79 N.Y. 230, 1879 N.Y. LEXIS 1016
CourtNew York Court of Appeals
DecidedDecember 16, 1879
StatusPublished
Cited by24 cases

This text of 79 N.Y. 230 (Richmond v. . Niagara Fire Ins. Co.) is published on Counsel Stack Legal Research, covering New York Court of Appeals primary law. Counsel Stack provides free access to over 12 million legal documents including statutes, case law, regulations, and constitutions.

Bluebook
Richmond v. . Niagara Fire Ins.
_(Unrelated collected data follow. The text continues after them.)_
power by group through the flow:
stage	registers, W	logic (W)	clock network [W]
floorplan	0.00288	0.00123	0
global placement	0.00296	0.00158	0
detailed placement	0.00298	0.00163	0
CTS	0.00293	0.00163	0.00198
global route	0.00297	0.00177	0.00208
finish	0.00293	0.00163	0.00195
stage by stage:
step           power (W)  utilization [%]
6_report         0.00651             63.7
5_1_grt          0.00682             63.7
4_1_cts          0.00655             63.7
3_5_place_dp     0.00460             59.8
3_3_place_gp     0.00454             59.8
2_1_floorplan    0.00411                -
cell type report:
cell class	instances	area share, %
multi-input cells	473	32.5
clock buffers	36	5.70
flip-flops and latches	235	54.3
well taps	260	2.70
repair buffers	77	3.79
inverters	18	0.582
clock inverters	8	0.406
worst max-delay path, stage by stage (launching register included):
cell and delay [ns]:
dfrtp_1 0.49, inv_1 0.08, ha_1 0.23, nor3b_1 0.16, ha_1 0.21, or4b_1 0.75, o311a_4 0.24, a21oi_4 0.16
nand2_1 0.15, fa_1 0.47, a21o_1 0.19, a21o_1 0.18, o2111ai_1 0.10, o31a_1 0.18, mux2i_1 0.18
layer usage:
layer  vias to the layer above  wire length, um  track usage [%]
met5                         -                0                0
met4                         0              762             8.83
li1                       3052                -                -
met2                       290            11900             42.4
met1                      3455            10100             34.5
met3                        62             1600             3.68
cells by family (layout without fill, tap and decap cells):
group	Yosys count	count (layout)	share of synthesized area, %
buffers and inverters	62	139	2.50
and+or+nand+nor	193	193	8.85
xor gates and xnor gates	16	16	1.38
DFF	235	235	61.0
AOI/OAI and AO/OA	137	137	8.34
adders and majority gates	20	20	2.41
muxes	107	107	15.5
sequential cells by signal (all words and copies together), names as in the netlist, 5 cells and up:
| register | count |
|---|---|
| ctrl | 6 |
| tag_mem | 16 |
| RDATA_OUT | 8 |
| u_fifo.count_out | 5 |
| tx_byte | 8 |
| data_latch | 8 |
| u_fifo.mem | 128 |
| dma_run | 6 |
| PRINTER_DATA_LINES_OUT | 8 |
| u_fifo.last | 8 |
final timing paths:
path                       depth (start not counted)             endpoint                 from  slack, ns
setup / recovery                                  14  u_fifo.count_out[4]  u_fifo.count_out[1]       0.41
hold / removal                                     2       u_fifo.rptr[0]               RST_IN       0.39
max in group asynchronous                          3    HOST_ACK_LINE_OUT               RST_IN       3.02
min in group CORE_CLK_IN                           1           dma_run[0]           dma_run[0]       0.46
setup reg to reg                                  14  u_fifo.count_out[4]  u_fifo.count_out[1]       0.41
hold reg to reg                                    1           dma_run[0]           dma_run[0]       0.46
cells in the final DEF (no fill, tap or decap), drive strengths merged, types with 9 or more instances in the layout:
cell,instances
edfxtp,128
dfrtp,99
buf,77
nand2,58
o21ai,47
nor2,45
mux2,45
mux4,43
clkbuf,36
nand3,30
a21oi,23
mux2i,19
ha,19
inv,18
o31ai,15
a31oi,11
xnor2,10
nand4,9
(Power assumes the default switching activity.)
$ cat src/core/hto_pkg.sv
// Package: register map, field positions, reset values and on-hook timing constants
package hto_pkg;

  // Register addresses
  localparam logic [7:0] ADDR_TAP_SEVEN = 8'h33;
  localparam logic [7:0] ADDR_TAP_EIGHT = 8'h34;
  localparam logic [7:0] ADDR_RSVD_FIRST = 8'h35;
  localparam logic [7:0] ADDR_RSVD_LAST = 8'h3A;
  localparam logic [7:0] ADDR_QUENCH_CTRL = 8'h3B;

  // Field positions in the on-hook speed control register
  localparam int unsigned QUENCH_HI_BIT = 6;
  localparam int unsigned QUENCH_LO_BIT = 4;

  // Reset values
  localparam logic [7:0] TAP_RESET = 8'h00;
  localparam logic QUENCH_RESET = 1'b0;

  // Clock and on-hook times
  localparam int unsigned CLK_PERIOD_NS = 10;
  localparam int unsigned ONHOOK_FAST_NS = 500000;
  localparam int unsigned ONHOOK_ETSI_NS = 3000000;
  localparam int unsigned ONHOOK_QUENCH_NS = 26000000;
  // Fast setting must stay strictly below its bound, so one cycle is taken off
  localparam int unsigned ONHOOK_FAST_CYC = ONHOOK_FAST_NS / CLK_PERIOD_NS - 1;
  localparam int unsigned ONHOOK_ETSI_CYC = ONHOOK_ETSI_NS / CLK_PERIOD_NS;
  localparam int unsigned ONHOOK_QUENCH_CYC = ONHOOK_QUENCH_NS / CLK_PERIOD_NS;
  localparam int unsigned CNT_W = 22;

  // Line state
  typedef enum logic [1:0] {
    HTO_IDLE,
    HTO_SEIZED,
    HTO_RELEASE
  } hto_line_t;

endpackage
$ cat src/core/bec_params.svh
`ifndef BEC_PARAMS_SVH
`define BEC_PARAMS_SVH
// data space map
`define BEC_ADDR_BANK_SEL     8'hE8
`define BEC_ADDR_EE_CTRL      8'hEA
`define BEC_WIN_LO            8'h00
`define BEC_WIN_HI            8'h3F
`define BEC_DIRECT_LO         8'h80
`define BEC_DIRECT_HI         8'hBF
// bank select codes
`define BEC_BANK_EE0          8'h01
`define BEC_BANK_EE1          8'h02
`define BEC_BANK_EE2          8'h03
`define BEC_BANK_EE3          8'h81
`define BEC_BANK_EE4          8'h82
`define BEC_BANK_EE5          8'h83
`define BEC_BANK_RAM2         8'h04
`define BEC_BANK_RAM3         8'h08
`define BEC_BANK_RAM4         8'h10
`define BEC_BANK_OSD5         8'h20
`define BEC_BANK_OSD6         8'h40
// control bit positions
`define BEC_CTL_EN            0
`define BEC_CTL_BS            1
`define BEC_CTL_PE            2
`define BEC_CTL_PS            3
`define BEC_CTL_SB            6
`define BEC_CTL_RESET         8'h00
// write time: average 5 ms, at most 10 ms
`define BEC_WRITE_TIME_MS     5
`define BEC_CLK_HZ            10000000
`define BEC_WRITE_CYCLES      (`BEC_WRITE_TIME_MS * (`BEC_CLK_HZ / 1000))
`endif

$ cat src/core/bec_pkg.sv
package bec_pkg;
   typedef enum logic [2:0] {
      BEC_IDLE  = 3'b001,
      BEC_BYTE  = 3'b010,
      BEC_ROW   = 3'b100
   } bec_state_t;

   typedef struct packed {
      logic [7:0] addr;
      logic [7:0] wdata;
      logic       wr;
      logic       rd;
   } bec_bus_t;

   typedef struct packed {
      logic       standby;
      logic       row_program_start;
      logic       row_program_enable;
      logic       write_enable;
   } bec_ctl_t;
endpackage : bec_pkg

$ cat src/core/bec_timer.sv
`timescale 1ns/1ps
`include "bec_params.svh"
module bec_timer #(
   parameter int CYCLES = 50000
) (
   input  wire logic clk,
   input  wire logic rstn,
   input  wire logic start,
   output logic      done
);
   initial begin
      if (CYCLES < 2) $error("bec_timer: CYCLES too small");
   end
   localparam int W = $clog2(CYCLES + 1);
   logic [W-1:0] count;
   logic         running;
   wire          last = running && (count == W'(CYCLES - 1));
   always_ff @(posedge clk) begin
      if (!rstn) begin
         count   <= '0;
         running <= 1'b0;
      end else if (start) begin
         count   <= '0;
         running <= 1'b1;
      end else if (running) begin
         count   <= last ? '0 : count + W'(1);
         running <= !last;
      end
   end
   assign done = last;
endmodule : bec_timer

$ cat src/core/bec_row_buf.sv
`timescale 1ns/1ps
module bec_row_buf #(
   parameter int DEPTH = 8
) (
   input  wire logic                     clk,
   input  wire logic                     rstn,
   input  wire logic                     clear,
   input  wire logic                     wr,
   input  wire logic [$clog2(DEPTH)-1:0] idx,
   input  wire logic [7:0]               wdata,
   input  wire logic [$clog2(DEPTH)-1:0] rd_idx,
   output logic      [7:0]               rdata,
   output logic      [DEPTH-1:0]         loaded
);
   initial begin
      if (DEPTH != 8) $error("bec_row_buf: row is eight bytes");
   end
   logic [7:0] data [DEPTH];
   genvar g;
   generate
      for (g = 0; g < DEPTH; g++) begin : g_lat
         wire hit = wr && (idx == ($clog2(DEPTH))'(g));
         always_ff @(posedge clk) begin
            if (!rstn || clear) begin
               data[g]   <= 8'h00;
               loaded[g] <= 1'b0;
            end else if (hit) begin
               data[g]   <= wdata;
               loaded[g] <= 1'b1;
            end
         end
      end
   endgenerate
   assign rdata = data[rd_idx];
endmodule : bec_row_buf
<file path="src/rtl/sfr_pkg.sv">
// Shared types and constants for the serial flash read path
// Assumes one system clock; link pins are sampled, not used as clocks
package sfr_pkg;

   // Command opcodes (arbitrary encodings, one byte each)
   localparam logic [7:0] read_single_cmd = 8'h13;
   localparam logic [7:0] read_fast_single_cmd = 8'h0C;
   localparam logic [7:0] read_fast_single3_cmd = 8'h0B;
   localparam logic [7:0] read_dual_io_cmd = 8'hBC;
   localparam logic [7:0] read_quad_out_cmd = 8'h6C;
   localparam logic [7:0] read_quad_io_sdr_cmd = 8'hEC;
   localparam logic [7:0] continuous_read_sdr_cmd = 8'hEB;
   localparam logic [7:0] read_quad_io_ddr_cmd = 8'hEE;
   localparam logic [7:0] continuous_read_ddr_cmd = 8'hED;
   localparam logic [7:0] read_any_register_cmd = 8'h65;
   localparam logic [7:0] read_unique_id_cmd = 8'h4C;

   // Array and address geometry
   localparam int array_aw = 27;
   localparam logic [5:0] cmd_bits = 6'h08;
   localparam logic [5:0] addr_bits3 = 6'h18;
   localparam logic [5:0] addr_bits4 = 6'h20;
   localparam logic [5:0] mode_bits = 6'h08;

   // Continuous read patterns
   localparam logic [3:0] cont_sdr_nib = 4'hA;
   localparam logic [7:0] cont_ddr_byte = 8'hA5;

   // Training pattern windows
   localparam logic [3:0] sdr_pat_min = 4'h9;
   localparam logic [3:0] sdr_pat_len = 4'h8;
   localparam logic [3:0] ddr_pat_min = 4'h5;
   localparam logic [3:0] ddr_pat_len = 4'h4;

   // Register address map
   localparam logic [31:0] reg_volatile_base = 32'h0080_0000;
   localparam logic [31:0] reg_status_one_addr = 32'h0080_0000;
   localparam logic [31:0] reg_ppa_addr = 32'h0000_0100;
   localparam logic [31:0] reg_dya_addr = 32'h0080_0100;
   localparam logic [31:0] reg_pwd_lo = 32'h0000_0020;
   localparam logic [31:0] reg_pwd_hi = 32'h0000_0027;
   localparam logic [2:0] pwd_mode_code = 3'h3;
   localparam logic [7:0] invalid_byte = 8'hFF;

   typedef enum logic [5:0] {
      st_cmd = 6'h01,
      st_addr = 6'h02,
      st_mode = 6'h04,
      st_lat = 6'h08,
      st_data = 6'h10,
      st_skip = 6'h20
   } sfr_state_e;

   typedef enum logic [2:0] {
      k_plain, k_fast, k_dual, k_qout, k_qsdr, k_qddr, k_reg, k_uid
   } sfr_kind_e;

   typedef struct packed {
      logic sck;
      logic cs_n;
      logic [3:0] dq;
   } sfr_pins_s;

   typedef struct packed {
      sfr_pins_s meta;
      sfr_pins_s sync;
   } sfr_sync_s;

   typedef struct packed {
      logic [3:0] out;
      logic [3:0] oe;
   } sfr_dq_s;

   typedef struct packed {
      logic [3:0] lat_nv;
      logic [1:0] lat_v;
      logic [7:0] pattern;
      logic all_quad;
      logic addr4;
      logic [2:0] prot_mode;
      logic busy;
   } sfr_cfg_s;

   typedef struct packed {
      sfr_state_e state;
      sfr_kind_e kind;
      logic sck_p;
      logic alen4;
      logic has_mode;
      logic cont;
      logic [5:0] cnt;
      logic [31:0] sh;
      logic [31:0] addr;
      logic [3:0] lat_cnt;
      logic [3:0] lat_tot;
      logic [7:0] out_sh;
      logic [3:0] out_cnt;
      logic [2:0] uid_idx;
      logic [3:0] dq_out;
      logic [3:0] dq_oe;
   } sfr_st_s;

   localparam sfr_pins_s pins_idle = '{sck: 1'b0, cs_n: 1'b1, dq: 4'h0};
   localparam sfr_st_s st_rst = '{state: st_cmd, kind: k_plain, default: '0};

endpackage

</file>
<file path="src/rtl/sfr_sync.sv">
// Two-stage synchroniser for the serial link pins
// Assumes pins are asynchronous to clock_i
`timescale 1ns/1ps
module sfr_sync import sfr_pkg::*; (
   input wire logic clock_i,
   input wire logic rst_i,
   input wire sfr_pins_s pins_i,
   output sfr_pins_s pins_o
);

   sfr_sync_s st;
   sfr_sync_s next_st;

   // Second stage alone reads the first
   always_comb begin
      next_st.meta = pins_i;
      next_st.sync = st.meta;
   end

   always_ff @(posedge clock_i) begin
      if (rst_i) begin
         st <= '{meta: pins_idle, sync: pins_idle};
      end else begin
         st <= next_st;
      end
   end

   assign pins_o = st.sync;

endmodule

</file>
<file path="src/rtl/sfr_read.sv">
// Read transaction engine of a serial NOR flash, device side
// Assumes host drives sck and cs_n; array and registers answer combinationally
//
// Overview of operation
// - Unique id read returns 64-bit factory value
// - Sequential array bytes until chip select rises
// - Array address wraps to zero at top
// - Plain read has no latency cycles
// - Fast read latency from nonvolatile field
// - Fast read 3/4-byte, training pattern only when all-quad
// - Fast read mode Axh skips next command
// - Dual read: mode, continuous, no pattern
// - Quad output read with training pattern
// - Quad SDR mode Axh skips next command
// - Quad DDR mode A5h skips next command
// - All-quad SDR continuous with Axh mode
// - All-quad DDR continuous with A5h mode
// - Register read latency by volatility field
// - Register byte repeats while clocking continues
// - Status register readable during busy operation
// - Protection access registers not reachable
// - Password locations invalid in password mode
// - Unassigned register addresses return undefined
// - Each read returns only its source
// - SDR pattern in last eight latency cycles
// - DDR pattern in last four latency cycles
`timescale 1ns/1ps
module sfr_read import sfr_pkg::*; (
   input wire logic clock_i,
   input wire logic rst_i,
   input wire sfr_pins_s pins_i,
   input wire sfr_cfg_s cfg_i,
   input wire logic [7:0] mem_data_i,
   input wire logic [7:0] reg_data_i,
   input wire logic [63:0] unique_id_i,
   output sfr_dq_s dq_o,
   output logic [array_aw-1:0] mem_addr_o,
   output logic [31:0] reg_addr_o
);

   sfr_pins_s pins;
   sfr_st_s st;
   sfr_st_s next_st;
   logic rise;
   logic fall;
   logic ddr;
   logic pat_on;
   logic pat_sdr;
   logic pat_ddr;
   logic [2:0] w_in;
   logic [2:0] w_out;
   logic [31:0] sh_n;
   logic [5:0] nc;
   logic [7:0] src_byte;
   logic [7:0] reg_byte;
   logic [7:0] uid_byte;
   logic [array_aw-1:0] addr_inc;
   sfr_dq_s d;

   sfr_sync u_sync (
      .clock_i(clock_i),
      .rst_i(rst_i),
      .pins_i(pins_i),
      .pins_o(pins)
   );

   function automatic logic [2:0] in_width(sfr_kind_e k, logic q);
      case (k)
         k_dual: return 3'h2;
         k_qsdr, k_qddr: return 3'h4;
         default: return q ? 3'h4 : 3'h1;
      endcase
   endfunction

   function automatic logic [2:0] out_width(sfr_kind_e k, logic q);
      case (k)
         k_dual: return 3'h2;
         k_qout, k_qsdr, k_qddr: return 3'h4;
         default: return q ? 3'h4 : 3'h1;
      endcase
   endfunction

   function automatic logic [31:0] shift_in(logic [31:0] s, logic [2:0] w, logic [3:0] v);
      case (w)
         3'h2: return {s[29:0], v[1:0]};
         3'h4: return {s[27:0], v};
         default: return {s[30:0], v[0]};
      endcase
   endfunction

   // Single lane drives the serial output line only
   function automatic sfr_dq_s drive(logic [2:0] w, logic [7:0] b);
      case (w)
         3'h2: return '{out: {2'h0, b[7:6]}, oe: 4'h3};
         3'h4: return '{out: b[7:4], oe: 4'hF};
         default: return '{out: {2'h0, b[7], 1'b0}, oe: 4'h2};
      endcase
   endfunction

   function automatic logic in_pwd(logic [31:0] a);
      return (a >= reg_pwd_lo) && (a <= reg_pwd_hi);
   endfunction

   function automatic logic [3:0] lat_for(sfr_kind_e k, logic [31:0] a, sfr_cfg_s c);
      case (k)
         k_plain: return 4'h0;
         k_uid: return {2'h0, c.lat_v};
         k_reg: return (a >= reg_volatile_base) ? {2'h0, c.lat_v} : c.lat_nv;
         default: return c.lat_nv;
      endcase
   endfunction

   function automatic sfr_st_s start_lat(sfr_st_s s, logic [3:0] l);
      s.lat_cnt = l;
      s.lat_tot = l;
      s.out_cnt = 4'h0;
      s.state = (l == 4'h0) ? st_data : st_lat;
      return s;
   endfunction

   assign rise = pins.sck & ~st.sck_p;
   assign fall = ~pins.sck & st.sck_p;
   assign ddr = (st.kind == k_qddr);
   assign w_in = (st.state == st_cmd) ? (cfg_i.all_quad ? 3'h4 : 3'h1)
                                      : in_width(st.kind, cfg_i.all_quad);
   assign w_out = out_width(st.kind, cfg_i.all_quad);

   // pattern only for quad array reads
   assign pat_on = (cfg_i.pattern != 8'h00) &&
                   (st.kind inside {k_qout, k_qsdr, k_qddr} ||
                    (cfg_i.all_quad && st.kind inside {k_fast})) &&
                   (st.lat_tot >= (ddr ? ddr_pat_min : sdr_pat_min));
   assign pat_sdr = pat_on && !ddr && (st.lat_cnt <= sdr_pat_len);
   assign pat_ddr = pat_on && ddr && (st.lat_cnt <= ddr_pat_len);

   always_comb begin
      reg_byte = reg_data_i;
      if (st.addr == reg_ppa_addr || st.addr == reg_dya_addr) begin
         reg_byte = invalid_byte;
      end else if (in_pwd(st.addr) && cfg_i.prot_mode == pwd_mode_code) begin
         reg_byte = invalid_byte;
      end else if (cfg_i.busy && st.addr != reg_status_one_addr) begin
         reg_byte = invalid_byte;
      end
   end

   assign uid_byte = unique_id_i[{st.uid_idx, 3'h0} +: 8];

   always_comb begin
      case (st.kind)
         k_reg: src_byte = reg_byte;
         k_uid: src_byte = uid_byte;
         default: src_byte = mem_data_i;
      endcase
   end

   assign addr_inc = st.addr[array_aw-1:0] + array_aw'(1'b1);

   always_comb begin
      next_st = st;
      next_st.sck_p = pins.sck;
      sh_n = shift_in(st.sh, w_in, pins.dq);
      nc = 6'(st.cnt + {3'h0, w_in});
      d = '{out: st.dq_out, oe: st.dq_oe};
      if (pins.cs_n) begin
         next_st.state = st.cont ? st_addr : st_cmd;
         next_st.cnt = 6'h0;
         next_st.out_cnt = 4'h0;
         d = '{out: 4'h0, oe: 4'h0};
      end else begin
         case (st.state)
            st_cmd: begin
               if (rise) begin
                  next_st.sh = sh_n;
                  next_st.cnt = nc;
                  if (nc == cmd_bits) begin
                     next_st.cnt = 6'h0;
                     next_st.state = st_addr;
                     next_st.has_mode = 1'b0;
                     next_st.alen4 = cfg_i.addr4;
                     next_st.uid_idx = 3'h0;
                     case (sh_n[7:0])
                        read_single_cmd: next_st.kind = k_plain;
                        read_fast_single_cmd: begin
                           next_st.kind = k_fast;
                           next_st.alen4 = 1'b1;
                           next_st.has_mode = 1'b1;
                        end
                        read_fast_single3_cmd: begin
                           next_st.kind = k_fast;
                           next_st.alen4 = 1'b0;
                        end
                        read_dual_io_cmd: begin
                           next_st.kind = k_dual;
                           next_st.has_mode = 1'b1;
                        end
                        read_quad_out_cmd: next_st.kind = k_qout;
                        read_quad_io_sdr_cmd, continuous_read_sdr_cmd: begin
                           next_st.kind = k_qsdr;
                           next_st.has_mode = 1'b1;
                        end
                        read_quad_io_ddr_cmd, continuous_read_ddr_cmd: begin
                           next_st.kind = k_qddr;
                           next_st.has_mode = 1'b1;
                        end
                        read_any_register_cmd: begin
                           next_st.kind = k_reg;
                           next_st.alen4 = 1'b1;
                        end
                        read_unique_id_cmd: begin
                           next_st.kind = k_uid;
                           next_st = start_lat(next_st, {2'h0, cfg_i.lat_v});
                        end
                        default: next_st.state = st_skip;
                     endcase
                  end
               end
            end
            st_addr: begin
               // first address edge is a rise
               if (rise || (fall && ddr && st.cnt != 6'h0)) begin
                  next_st.sh = sh_n;
                  next_st.cnt = nc;
                  if (nc == (st.alen4 ? addr_bits4 : addr_bits3)) begin
                     next_st.cnt = 6'h0;
                     next_st.addr = st.alen4 ? sh_n : {8'h00, sh_n[23:0]};
                     if (st.has_mode) begin
                        next_st.state = st_mode;
                     end else begin
                        next_st = start_lat(next_st, lat_for(st.kind, next_st.addr, cfg_i));
                     end
                  end
               end
            end
            st_mode: begin
               if (rise || (fall && ddr)) begin
                  next_st.sh = sh_n;
                  next_st.cnt = nc;
                  if (nc == mode_bits) begin
                     next_st.cnt = 6'h0;
                     next_st.cont = ddr ? (sh_n[7:0] == cont_ddr_byte)
                                        : (sh_n[7:4] == cont_sdr_nib);
                     next_st = start_lat(next_st, lat_for(st.kind, st.addr, cfg_i));
                  end
               end
            end
            st_lat: begin
               if (fall && pat_sdr) begin
                  d = '{out: {4{cfg_i.pattern[3'(st.lat_cnt - 4'h1)]}}, oe: 4'hF};
               end else if (fall && pat_ddr) begin
                  d = '{out: {4{cfg_i.pattern[3'({st.lat_cnt[2:0], 1'b0} - 4'h1)]}},
                        oe: 4'hF};
               end
               if (rise) begin
                  if (pat_ddr) begin
                     d = '{out: {4{cfg_i.pattern[3'({st.lat_cnt[2:0], 1'b0} - 4'h2)]}},
                           oe: 4'hF};
                  end
                  next_st.lat_cnt = st.lat_cnt - 4'h1;
                  if (st.lat_cnt == 4'h1) begin
                     next_st.state = st_data;
                  end
               end
            end
            st_data: begin
               if (fall || (rise && ddr)) begin
                  if (st.out_cnt == 4'h0) begin
                     d = drive(w_out, src_byte);
                     next_st.out_sh = 8'(src_byte << w_out);
                     next_st.out_cnt = 4'(4'h8 - {1'b0, w_out});
                     if (st.kind == k_uid) begin
                        next_st.uid_idx = st.uid_idx + 3'h1;
                     end else if (st.kind != k_reg) begin
                        next_st.addr = 32'(addr_inc);
                     end
                  end else begin
                     d = drive(w_out, st.out_sh);
                     next_st.out_sh = 8'(st.out_sh << w_out);
                     next_st.out_cnt = 4'(st.out_cnt - {1'b0, w_out});
                  end
               end
            end
            default: ;
         endcase
      end
      next_st.dq_out = d.out;
      next_st.dq_oe = d.oe;
   end

   always_ff @(posedge clock_i) begin
      if (rst_i) begin
         st <= st_rst;
      end else begin
         st <= next_st;
      end
   end

   assign dq_o = '{out: st.dq_out, oe: st.dq_oe};
   assign mem_addr_o = st.addr[array_aw-1:0];
   assign reg_addr_o = st.addr;

   a_oe_off_deselect: assert property (@(posedge clock_i) disable iff (rst_i)
      pins.cs_n |=> st.dq_oe == 4'h0)
      else $error("Data lines driven while deselected");

   a_addr_wrap_zero: assert property (@(posedge clock_i) disable iff (rst_i)
      (st.state == st_data && st.kind inside {k_plain, k_fast, k_dual, k_qout, k_qsdr, k_qddr}
       && !pins.cs_n && fall && st.out_cnt == 4'h0 && (&st.addr[array_aw-1:0]))
      |=> st.addr == 32'h0)
      else $error("Array address did not wrap to zero");

   a_plain_no_lat: assert property (@(posedge clock_i) disable iff (rst_i)
      st.state == st_lat |-> st.kind != k_plain)
      else $error("Plain read entered latency");

   a_fast_lat_load: assert property (@(posedge clock_i) disable iff (rst_i)
      (st.state inside {st_addr, st_mode} && next_st.state == st_lat && st.kind == k_fast
       && !pins.cs_n) |=> st.lat_cnt == $past(cfg_i.lat_nv))
      else $error("Fast read latency not from nonvolatile field");

   a_no_pat_single: assert property (@(posedge clock_i) disable iff (rst_i)
      (st.state == st_lat && !cfg_i.all_quad && st.kind inside {k_fast, k_dual})
      |-> st.dq_oe == 4'h0)
      else $error("Training pattern on single or dual read");

   a_cont_sdr_arm: assert property (@(posedge clock_i) disable iff (rst_i)
      (st.state == st_mode && next_st.state != st_mode && !pins.cs_n && st.kind != k_qddr)
      |=> st.cont == ($past(sh_n[7:4]) == cont_sdr_nib))
      else $error("SDR continuous flag wrong");

   a_cont_ddr_arm: assert property (@(posedge clock_i) disable iff (rst_i)
      (st.state == st_mode && next_st.state != st_mode && !pins.cs_n && st.kind == k_qddr)
      |=> st.cont == ($past(sh_n[7:0]) == cont_ddr_byte))
      else $error("DDR continuous flag wrong");

   a_cont_skip_cmd: assert property (@(posedge clock_i) disable iff (rst_i)
      (pins.cs_n && st.cont) |=> st.state == st_addr ##0 st.cnt == 6'h0)
      else $error("Continuation did not start at address");

   a_reg_addr_hold: assert property (@(posedge clock_i) disable iff (rst_i)
      (st.state == st_data && st.kind == k_reg && !pins.cs_n) |=> $stable(st.addr))
      else $error("Register address moved during read");

   a_pwd_invalid: assert property (@(posedge clock_i) disable iff (rst_i)
      (in_pwd(st.addr) && cfg_i.prot_mode == pwd_mode_code) |-> reg_byte == invalid_byte)
      else $error("Password location readable in password mode");

   a_train_sdr: assert property (@(posedge clock_i) disable iff (rst_i)
      (st.state == st_lat && fall && !pins.cs_n && pat_sdr) |=> st.dq_oe == 4'hF)
      else $error("Training pattern missing in SDR window");

endmodule

</file>
## config.mk

```make
export PLATFORM = sky130hd
export DESIGN_NAME = rpc_top
export DESIGN_NICKNAME = d
export VERILOG_FILES = /design/src/core/rpc_pkg.sv /design/src/core/rpc_sync2.sv /design/src/core/rpc_unit_out.sv /design/src/core/rpc_top.sv
export SDC_FILE = /design/constraint.sdc
export NUM_CORES = 1
export LEC_CHECK = 0
export ABC_AREA = 1
export BUFFER_PORTS_ARGS = -buffer_cell sky130_fd_sc_hd__buf_2
export CORE_UTILIZATION = 56
export DETAILED_ROUTE_END_ITERATION = 7
export GPL_TIMING_DRIVEN = 0
export PLACE_DENSITY = 0.76
export SLEW_MARGIN = 40
export SYNTH_ARGS = -nofsm -noshare
export SYNTH_HDL_FRONTEND = slang
export SYNTH_SLANG_ARGS = --single-unit
export TNS_END_PERCENT = 5
```

## constraint.sdc

```tcl
create_clock -name core_clk -period 1.5 [get_ports core_clk]
set_clock_uncertainty 0.15 [all_clocks]
set_input_delay 0.075 -clock core_clk [delete_from_list [all_inputs] [get_ports core_clk]]
set_output_delay 0.075 -clock core_clk [all_outputs]
set_load 0.05 [all_outputs]
```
Co., 79 N.Y. 230, 1879 N.Y. LEXIS 1016 (N.Y. 1879).

Opinion

Andrews, J.

The General Term reversed the judgment -of the trial court on the ground that there was a breach of the *236 condition in the policy which declares that “ if the interest of the insured in the property be any other than the entire, unconditional and sole ownership of the property for the use and benefit of the assured, it must be so represented to the company and so expressed in the written part of this policy, otherwise the policy shall be void. ” The decision of the General Term proceeds upon the ground that the delivery by Berry & Co., to Richmond of the two warehouse receipts, prior to the execution of the contracts of insurance operated to divest the former of the legal title to the wheat embraced therein and to transfer it to the latter as a security in the nature of a pledge or mortgage, leaving in Berry & Co. the equitable right of redemption only on repayment to Richmond of the money advanced by him, and that the interest-remaining in Berry & Co. was not therefore the entire, unconditional and sole ownership of the wheat within the meaning of the condition. This qualified interest of Berry & Co. was not expressed in the policy and the General Term in coming to-the conclusion reached by it, assumes that the nature of the interest of Berry & Co. in the wheat was not represented to-the insurers when the contracts of insurance were made.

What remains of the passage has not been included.